When I set disableCSPReportInjection=true in the uMatrix options ("more" tab), the error does no longer occur.

I have written a test program to reproduce the problem.
Instructions to run the test program are within the source code.
See also: https://github.com/gorhill/uMatrix/issues/931

Deleted: testHttpServer.zip 3.7 KB

testHttpServer.zip 3.7 KB Download

Can anybody confirm that my test program works and can be used to reproduce this bug?

(It's easy to run the test program. You just need Node to run it. Start the test program with "node dist/main.js" and open the browser at "http://localhost:8080".)

Hi,

using that test server I can reproduce the bug: auth, garbled output,
correct output after f5/reload.

HTH

Thanks for the test program.
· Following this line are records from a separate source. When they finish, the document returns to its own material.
What follows belongs to an exercise in optimizing a design on an open flow for small area, a short achievable clock period and few clock cycles per item; a production flow would make more cautious choices. At most, simulation tests tie the RTL to the original design; equivalence was not proved. Function not checked in runs 1 and 3 to 6: the RTL went through the layout flow alone. No activity file was given, so power comes from the tool's default toggle rates.

==> design.v <==
module pack_enc (
    input  wire        clk,
    input  wire        rst,
    input  wire        in_valid,
    output wire        in_ready,
    input  wire [15:0] in_pix,      
    input  wire [15:0] in_up,       
    input  wire        in_first,    
    input  wire        in_last,     
    input  wire        in_noprev,   
    input  wire        in_eos,      
    output wire        out_valid,
    input  wire        out_ready,
    output wire [31:0] out_data,
    output wire        out_last
);
    localparam N  = 67;            
    localparam DQ = 4;             
    integer i;
    reg        rdy_r;
    reg        p0v;
    reg [15:0] p0_A, p0_B, p0_a, p0_b, p0_c;    
    reg        p0_be, p0_se;        
    reg [5:0]  acnt;                
    wire        take = in_valid & rdy_r;
    wire [15:0] sa   = in_first ? (in_noprev ? 16'd0 : in_up) : p0_A;
    wire [15:0] sb   = in_noprev ? sa : in_up;
    wire [15:0] sc   = in_noprev ? sa : (in_first ? in_up : p0_B);
    wire        be_in = in_last | (acnt == 6'd63);
    wire gt_ab = p0_a > p0_b;
    wire gt_ac = p0_a > p0_c;
    wire gt_ca = p0_c > p0_a;
    wire gt_bc = p0_b > p0_c;
    wire gt_cb = p0_c > p0_b;
    wire hi    = ~gt_ac & ~gt_bc;           
    wire lo    = ~gt_ca & ~gt_cb;           
    wire sel_a = hi ? ~gt_ab : (lo &  gt_ab);
    wire sel_b = hi ?  gt_ab : (lo & ~gt_ab);
    wire [15:0] r_a = p0_A - p0_a;
    wire [15:0] r_b = p0_A - p0_b;
    wire [15:0] r_g = p0_A - p0_a - p0_b + p0_c;
    wire [15:0] r   = sel_a ? r_a : (sel_b ? r_b : r_g);
    wire [15:0] e   = r[15] ? ~{r[14:0], 1'b0} : {r[14:0], 1'b0};
    reg        qv;
    reg [15:0] q_e;
    reg        q_be, q_se;
    wire        have = qv | p0v;
    wire [15:0] w_e  = qv ? q_e  : e;
    wire        w_be = qv ? q_be : p0_be;
    wire        w_se = qv ? q_se : p0_se;
    reg [16*N-1:0] ring;
    reg [6:0]      nlive;           
    reg [6:0]      hp;              
    reg [6:0]      np;              
    wire [15:0]    head = ring[16*N-1 -: 16];
    wire [15:0]    r0   = ring[15:0];
    reg [5:0]  d_len [0:DQ-1];
    reg        d_se  [0:DQ-1];
    reg [3:0]  d_k   [0:DQ-1];
    reg [1:0]  dwp, kwp, drp;
    reg [2:0]  dcnt;
    reg [5:0]  wcnt;                
    reg [5:0]  rcnt;                
    wire [5:0] h_len = d_len[drp];
    wire       h_se  = d_se[drp];
    wire [3:0] h_k   = d_k[drp];
    wire       rlast = (rcnt == h_len);
    wire e1_rdy;
    wire rd      = (nlive != 7'd0) & (hp == N - 1) & (dcnt != 3'd0) & e1_rdy;
    wire ring_ok = (nlive == 7'd0) | ((np == 7'd0) & ((nlive != N) | rd));
    wire wr      = have & ring_ok & (~w_be | (dcnt != DQ));
    wire push    = wr & w_be;
    wire pop     = rd & rlast;
    wire p0_mv = p0v & (~qv | wr);
    wire q_ld  = p0v & (qv ? wr : ~wr);
    wire qv_n  = qv ? (~wr | p0v) : (p0v & ~wr);
    wire p0v_n = take | (p0v & ~p0_mv);
    wire [6:0] nlive_rd = nlive - {6'd0, rd};
    always @(posedge clk) begin
        ring <= {ring[16*(N-1)-1:0], wr ? w_e : head};
        if (q_ld) begin
            q_e  <= e;
            q_be <= p0_be;
            q_se <= p0_se;
        end
        if (take) begin
            p0_A  <= in_pix;
            p0_B  <= in_up;
            p0_a  <= sa;
            p0_b  <= sb;
            p0_c  <= sc;
            p0_be <= be_in;
            p0_se <= in_last & in_eos;
        end
        np <= wr ? 7'd0 : ((np == N - 1) ? 7'd0 : np + 7'd1);
        if (nlive_rd == 7'd0)
            hp <= 7'd0;
        else if (!rd)
            hp <= (hp == N - 1) ? 7'd0 : hp + 7'd1;
        if (push) begin
            d_len[dwp] <= wcnt;
            d_se[dwp]  <= w_se;
        end
        if (rst) begin
            rdy_r <= 1'b1;
            p0v   <= 1'b0;
            qv    <= 1'b0;
            acnt  <= 6'd0;
            p0_A  <= 16'd0;
            p0_B  <= 16'd0;
            nlive <= 7'd0;
            wcnt  <= 6'd0;
            rcnt  <= 6'd0;
            dcnt  <= 3'd0;
            dwp   <= 2'd0;
            drp   <= 2'd0;
        end else begin
            rdy_r <= ~(p0v_n & qv_n);
            p0v   <= p0v_n;
            qv    <= qv_n;
            if (take)
                acnt <= be_in ? 6'd0 : acnt + 6'd1;
            nlive <= nlive_rd + {6'd0, wr};
            if (wr)
                wcnt <= w_be ? 6'd0 : wcnt + 6'd1;
            if (rd)
                rcnt <= rlast ? 6'd0 : rcnt + 6'd1;
            dcnt <= dcnt + {2'd0, push} - {2'd0, pop};
            if (push)
                dwp <= dwp + 2'd1;
            if (pop)
                drp <= drp + 2'd1;
        end
    end
    function [5:0] clen;
        input [15:0] v;
        input [3:0]  k;
        reg   [15:0] q;
        begin
            q = v >> k;
            clen = (q < 16'd24) ? (q[5:0] + 6'd1 + {2'b00, k}) : 6'd40;
        end
    endfunction
    reg          s_v, s_be, sclr;
    reg  [191:0] sums;
    reg          am0, am1;
    reg  [47:0]  as_;               
    reg  [7:0]   ai_;
    wire [95:0] l1s;
    wire [7:0]  l1i;
    wire [47:0] l2s;
    wire [7:0]  l2i;
    genvar g;
    generate
        for (g = 0; g < 8; g = g + 1) begin : g_l1
            wire [11:0] s0 = sums[24 * g +: 12];
            wire [11:0] s1 = sums[24 * g + 12 +: 12];
            assign l1i[g] = s1 < s0;
            assign l1s[12 * g +: 12] = l1i[g] ? s1 : s0;
        end
        for (g = 0; g < 4; g = g + 1) begin : g_l2
            wire [11:0] s0 = l1s[24 * g +: 12];
            wire [11:0] s1 = l1s[24 * g + 12 +: 12];
            wire        b  = s1 < s0;
            assign l2s[12 * g +: 12] = b ? s1 : s0;
            assign l2i[2 * g +: 2]   = b ? {1'b1, l1i[2 * g + 1]} : {1'b0, l1i[2 * g]};
        end
        for (g = 0; g < 16; g = g + 1) begin : g_sum
            always @(posedge clk)
                sums[12 * g +: 12] <= (sclr ? 12'd0 : sums[12 * g +: 12]) +
                                      (s_v ? {6'd0, clen(r0, g)} : 12'd0);
        end
    endgenerate
    wire [11:0] a0 = as_[11:0], a1 = as_[23:12], a2 = as_[35:24], a3 = as_[47:36];
    wire        b0 = a1 < a0;
    wire        b1 = a3 < a2;
    wire [11:0] bs0 = b0 ? a1 : a0;
    wire [11:0] bs1 = b1 ? a3 : a2;
    wire [3:0]  bk0 = b0 ? {2'd1, ai_[3:2]} : {2'd0, ai_[1:0]};
    wire [3:0]  bk1 = b1 ? {2'd3, ai_[7:6]} : {2'd2, ai_[5:4]};
    wire [3:0]  kbest = (bs1 < bs0) ? bk1 : bk0;
    always @(posedge clk) begin
        as_  <= l2s;
        ai_  <= l2i;
        s_be <= w_be;
        if (am1)
            d_k[kwp] <= kbest;
        if (rst) begin
            s_v  <= 1'b0;
            sclr <= 1'b1;
            am0  <= 1'b0;
            am1  <= 1'b0;
            kwp  <= 2'd0;
        end else begin
            s_v <= wr;
            if (s_v)
                sclr <= s_be;
            am0 <= s_v & s_be;
            am1 <= am0;
            if (am1)
                kwp <= kwp + 2'd1;
        end
    end
    reg        e1v, e1_esc, e1_f, e1_l;
    reg [4:0]  e1_q;
    reg [15:0] e1_m;
    reg [3:0]  e1_k;
    wire [15:0] hq   = head >> h_k;
    wire        hesc = (|hq[15:5]) | (hq[4] & hq[3]);
    reg        e2v, e2_l;
    reg [43:0] e2_item;
    reg [5:0]  e2_len;
    wire [4:0]  sh    = e1_esc ? 5'd24 : e1_q + 5'd1;
    wire [23:0] ones  = e1_esc ? 24'hFF_FFFF : ~(24'hFF_FFFF << e1_q);
    wire [39:0] code  = {16'd0, ones} | ({24'd0, e1_m} << sh);
    wire [5:0]  clen1 = e1_esc ? 6'd40 : ({1'b0, e1_q} + 6'd1 + {2'b00, e1_k});
    wire [43:0] item  = e1_f ? {code, e1_k} : {4'd0, code};
    wire [5:0]  ilen  = clen1 + (e1_f ? 6'd4 : 6'd0);
    reg [75:0] acc;
    reg [6:0]  nacc;
    reg [2:0]  lf;                  
    reg [31:0] w0, w1;
    reg        w0v, w1v, w0l, w1l;
    wire        xfer = (nacc[6] | nacc[5]) & ~(w0v & w1v);
    wire [6:0]  p    = xfer ? nacc - 7'd32 : nacc;
    wire [75:0] accx = xfer ? {32'd0, acc[75:32]} : acc;
    wire [2:0]  lfx  = xfer ? {1'b0, lf[2:1]} : lf;
    wire [7:0]  pend = {1'b0, p} + {2'b00, e2_len};
    wire        app  = e2v & ~p[6] & (pend <= 8'd76);
    wire [75:0] ins  = {32'd0, e2_item} << p[5:0];
    wire [6:0]  pend1 = pend[6:0] - 7'd1;
    wire [6:0]  rup  = {pend1[6:5] + 2'd1, 5'd0};
    assign e1_rdy = ~e1v | ~e2v | app;
    wire   e2_rdy = ~e2v | app;
    wire   e1_mv  = e1v & e2_rdy;
    wire pop_w = w0v & out_ready;
    wire w0_free = ~w0v | pop_w;
    always @(posedge clk) begin
        if (rd) begin
            e1_q   <= hq[4:0];
            e1_esc <= hesc;
            e1_m   <= hesc ? head : (head & ~(16'hFFFF << h_k));
            e1_k   <= h_k;
            e1_f   <= (rcnt == 6'd0);
            e1_l   <= rlast & h_se;
        end
        if (e1_mv) begin
            e2_item <= item;
            e2_len  <= ilen;
            e2_l    <= e1_l;
        end
        if (w0_free) begin
            if (w1v) begin
                w0  <= w1;
                w0l <= w1l;
            end else begin
                w0  <= acc[31:0];
                w0l <= lf[0];
            end
        end else if (xfer) begin
            w1  <= acc[31:0];
            w1l <= lf[0];
        end
        if (rst) begin
            e1v  <= 1'b0;
            e2v  <= 1'b0;
            acc  <= 76'd0;
            nacc <= 7'd0;
            lf   <= 3'd0;
            w0v  <= 1'b0;
            w1v  <= 1'b0;
        end else begin
            e1v <= rd | (e1v & ~e2_rdy);
            e2v <= e1_mv | (e2v & ~app);
            acc <= accx | (app ? ins : 76'd0);
            if (app & e2_l) begin
                nacc <= rup;
                lf   <= lfx | (3'd1 << pend1[6:5]);
            end else begin
                nacc <= app ? pend[6:0] : p;
                lf   <= lfx;
            end
            if (w0_free) begin
                w0v <= w1v | xfer;
                w1v <= 1'b0;
            end else if (xfer) begin
                w1v <= 1'b1;
            end
        end
    end
    assign in_ready  = rdy_r;
    assign out_valid = w0v;
    assign out_data  = w0;
    assign out_last  = w0l;
endmodule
That was extremely helpful! I've confirmed the bug and figured out the cause. The extension is getting called on the 401, replacing the headers, and then when we get the two hundred, we apply that state again to that, which is incorrect.
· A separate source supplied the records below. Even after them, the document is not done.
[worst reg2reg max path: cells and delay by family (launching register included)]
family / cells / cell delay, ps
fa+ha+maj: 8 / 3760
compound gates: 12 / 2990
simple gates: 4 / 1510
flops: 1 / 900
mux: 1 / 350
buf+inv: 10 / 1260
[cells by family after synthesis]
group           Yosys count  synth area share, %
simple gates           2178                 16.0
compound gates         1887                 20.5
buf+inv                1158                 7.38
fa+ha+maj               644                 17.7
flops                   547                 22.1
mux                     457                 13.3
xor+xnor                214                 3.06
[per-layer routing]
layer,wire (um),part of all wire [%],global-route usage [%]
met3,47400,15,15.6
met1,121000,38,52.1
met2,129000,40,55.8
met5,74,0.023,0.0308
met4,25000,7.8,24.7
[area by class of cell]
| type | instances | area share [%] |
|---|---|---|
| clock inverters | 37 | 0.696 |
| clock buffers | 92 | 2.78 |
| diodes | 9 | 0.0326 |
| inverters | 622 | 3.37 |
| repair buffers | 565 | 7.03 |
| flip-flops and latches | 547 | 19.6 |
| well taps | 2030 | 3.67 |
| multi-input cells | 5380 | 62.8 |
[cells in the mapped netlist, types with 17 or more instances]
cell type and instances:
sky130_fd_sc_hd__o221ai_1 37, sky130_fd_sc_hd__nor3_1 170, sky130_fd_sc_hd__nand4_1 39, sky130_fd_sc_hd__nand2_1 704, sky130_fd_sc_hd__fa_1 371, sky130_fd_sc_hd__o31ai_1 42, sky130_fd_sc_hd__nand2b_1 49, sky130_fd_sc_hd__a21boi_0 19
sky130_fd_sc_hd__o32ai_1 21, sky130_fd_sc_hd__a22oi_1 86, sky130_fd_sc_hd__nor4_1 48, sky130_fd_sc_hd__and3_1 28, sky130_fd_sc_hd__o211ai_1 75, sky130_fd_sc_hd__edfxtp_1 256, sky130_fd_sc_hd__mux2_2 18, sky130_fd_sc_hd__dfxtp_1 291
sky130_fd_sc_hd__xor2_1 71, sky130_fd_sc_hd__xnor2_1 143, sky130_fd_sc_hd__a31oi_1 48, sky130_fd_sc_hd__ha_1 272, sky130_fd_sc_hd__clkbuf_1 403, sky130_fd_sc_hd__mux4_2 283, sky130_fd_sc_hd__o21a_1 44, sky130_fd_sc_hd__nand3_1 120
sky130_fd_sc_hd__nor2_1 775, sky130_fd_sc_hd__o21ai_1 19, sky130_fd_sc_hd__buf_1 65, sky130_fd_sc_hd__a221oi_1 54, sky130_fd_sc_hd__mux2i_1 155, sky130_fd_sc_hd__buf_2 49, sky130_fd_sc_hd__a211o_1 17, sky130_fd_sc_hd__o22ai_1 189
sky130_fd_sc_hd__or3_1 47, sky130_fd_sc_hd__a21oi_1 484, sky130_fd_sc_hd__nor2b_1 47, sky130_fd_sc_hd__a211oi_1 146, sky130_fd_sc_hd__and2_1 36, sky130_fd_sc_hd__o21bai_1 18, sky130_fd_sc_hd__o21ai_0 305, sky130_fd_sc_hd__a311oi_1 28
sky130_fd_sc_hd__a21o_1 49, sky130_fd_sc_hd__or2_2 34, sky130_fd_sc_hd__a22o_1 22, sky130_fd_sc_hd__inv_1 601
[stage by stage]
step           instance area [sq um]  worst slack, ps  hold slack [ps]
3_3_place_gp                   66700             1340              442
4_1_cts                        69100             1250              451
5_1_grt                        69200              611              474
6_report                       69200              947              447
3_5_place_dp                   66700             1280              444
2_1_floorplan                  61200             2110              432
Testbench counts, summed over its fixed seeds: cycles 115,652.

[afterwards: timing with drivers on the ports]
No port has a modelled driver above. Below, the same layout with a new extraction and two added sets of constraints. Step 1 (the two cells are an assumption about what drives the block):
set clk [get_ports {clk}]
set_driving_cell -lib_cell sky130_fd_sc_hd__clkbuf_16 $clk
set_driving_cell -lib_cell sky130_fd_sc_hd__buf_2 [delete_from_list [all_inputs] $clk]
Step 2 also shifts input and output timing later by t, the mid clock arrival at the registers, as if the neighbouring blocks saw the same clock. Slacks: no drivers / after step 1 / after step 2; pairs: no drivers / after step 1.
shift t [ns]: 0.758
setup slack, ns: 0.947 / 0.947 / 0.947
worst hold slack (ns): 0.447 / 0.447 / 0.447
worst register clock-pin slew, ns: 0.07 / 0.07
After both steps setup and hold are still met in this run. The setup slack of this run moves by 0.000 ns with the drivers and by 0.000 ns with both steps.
On the //net side of things, I believe the fix is just to reset the response header override state when we restart the request for auth. That said, the second iteration doesn't appear to trigger the extension at all, so that appears to be additionally be a bug on the extensions side of things.
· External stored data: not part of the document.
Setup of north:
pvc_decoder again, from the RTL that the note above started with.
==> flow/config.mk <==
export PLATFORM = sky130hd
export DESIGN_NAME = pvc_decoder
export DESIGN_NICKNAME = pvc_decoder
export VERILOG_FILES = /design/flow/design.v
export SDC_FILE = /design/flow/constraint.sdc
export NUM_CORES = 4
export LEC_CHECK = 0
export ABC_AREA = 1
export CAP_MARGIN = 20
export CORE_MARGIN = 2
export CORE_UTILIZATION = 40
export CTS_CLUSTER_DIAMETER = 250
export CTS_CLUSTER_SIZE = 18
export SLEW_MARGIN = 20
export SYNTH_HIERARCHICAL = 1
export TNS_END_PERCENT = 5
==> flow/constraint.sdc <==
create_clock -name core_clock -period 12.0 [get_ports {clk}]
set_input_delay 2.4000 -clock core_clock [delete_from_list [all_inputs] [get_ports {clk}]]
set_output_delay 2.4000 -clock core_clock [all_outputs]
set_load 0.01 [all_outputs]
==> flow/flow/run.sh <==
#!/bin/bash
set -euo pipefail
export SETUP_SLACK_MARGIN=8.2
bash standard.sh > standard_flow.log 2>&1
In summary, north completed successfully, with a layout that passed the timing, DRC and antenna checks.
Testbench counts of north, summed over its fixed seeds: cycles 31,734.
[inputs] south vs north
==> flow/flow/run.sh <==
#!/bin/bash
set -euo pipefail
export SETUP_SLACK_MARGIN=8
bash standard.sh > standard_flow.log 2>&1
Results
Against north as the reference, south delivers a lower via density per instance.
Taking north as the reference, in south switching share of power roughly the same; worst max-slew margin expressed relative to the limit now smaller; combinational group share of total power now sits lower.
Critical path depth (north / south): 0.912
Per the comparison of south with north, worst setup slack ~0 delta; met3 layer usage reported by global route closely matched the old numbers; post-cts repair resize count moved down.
Splitting the second issue over to issue #809761 for the extensions folks to fix. I have a CL to fix this issue here:
https://chromium-review.googlesource.com/#/c/chromium/src/+/905586

The following revision refers to this bug:
  https://chromium.googlesource.com/chromium/src.git/+/0bda12fe10d2e8b007394d3ab210cf6d958740a1

commit 0bda12fe10d2e8b007394d3ab210cf6d958740a1
Author: David Benjamin <davidben@chromium.org>
Date: Wed Feb 07 19:58:45 2018

Clear override_response_headers_ when restarting for auth.

Otherwise we get a little confused when extensions add headers when HTTP
auth happens. Notably, if the 401 is not gzipped and the 200 is,
hilarious things happen.

Bug:  801237 
Change-Id: I3c1db55a3840a6c5180a603f74b4c65b57635b67
Reviewed-on: https://chromium-review.googlesource.com/905586
Commit-Queue: David Benjamin <davidben@chromium.org>
Reviewed-by: Matt Menke <mmenke@chromium.org>
Cr-Commit-Position: refs/heads/master@{#535112}
[modify] https://crrev.com/0bda12fe10d2e8b007394d3ab210cf6d958740a1/net/url_request/url_request_http_job.cc
[modify] https://crrev.com/0bda12fe10d2e8b007394d3ab210cf6d958740a1/net/url_request/url_request_test_util.cc
[modify] https://crrev.com/0bda12fe10d2e8b007394d3ab210cf6d958740a1/net/url_request/url_request_test_util.h
[modify] https://crrev.com/0bda12fe10d2e8b007394d3ab210cf6d958740a1/net/url_request/url_request_unittest.cc

That should hopefully fix it.

Cool. Thanks. I don't have the required 100GiB free to compile chromium on this machine here - is there a CI build publicly available? Do we get notified when a fixed canary chrome and/or production chrome is released? I can't even find a detailed changelog anywhere...

The fix is in Chrome 66, which should be released to stable sometime in April. I believe it is in Chrome Canary now. (Specifically the version number needs to be at least 66.0.3343.0.)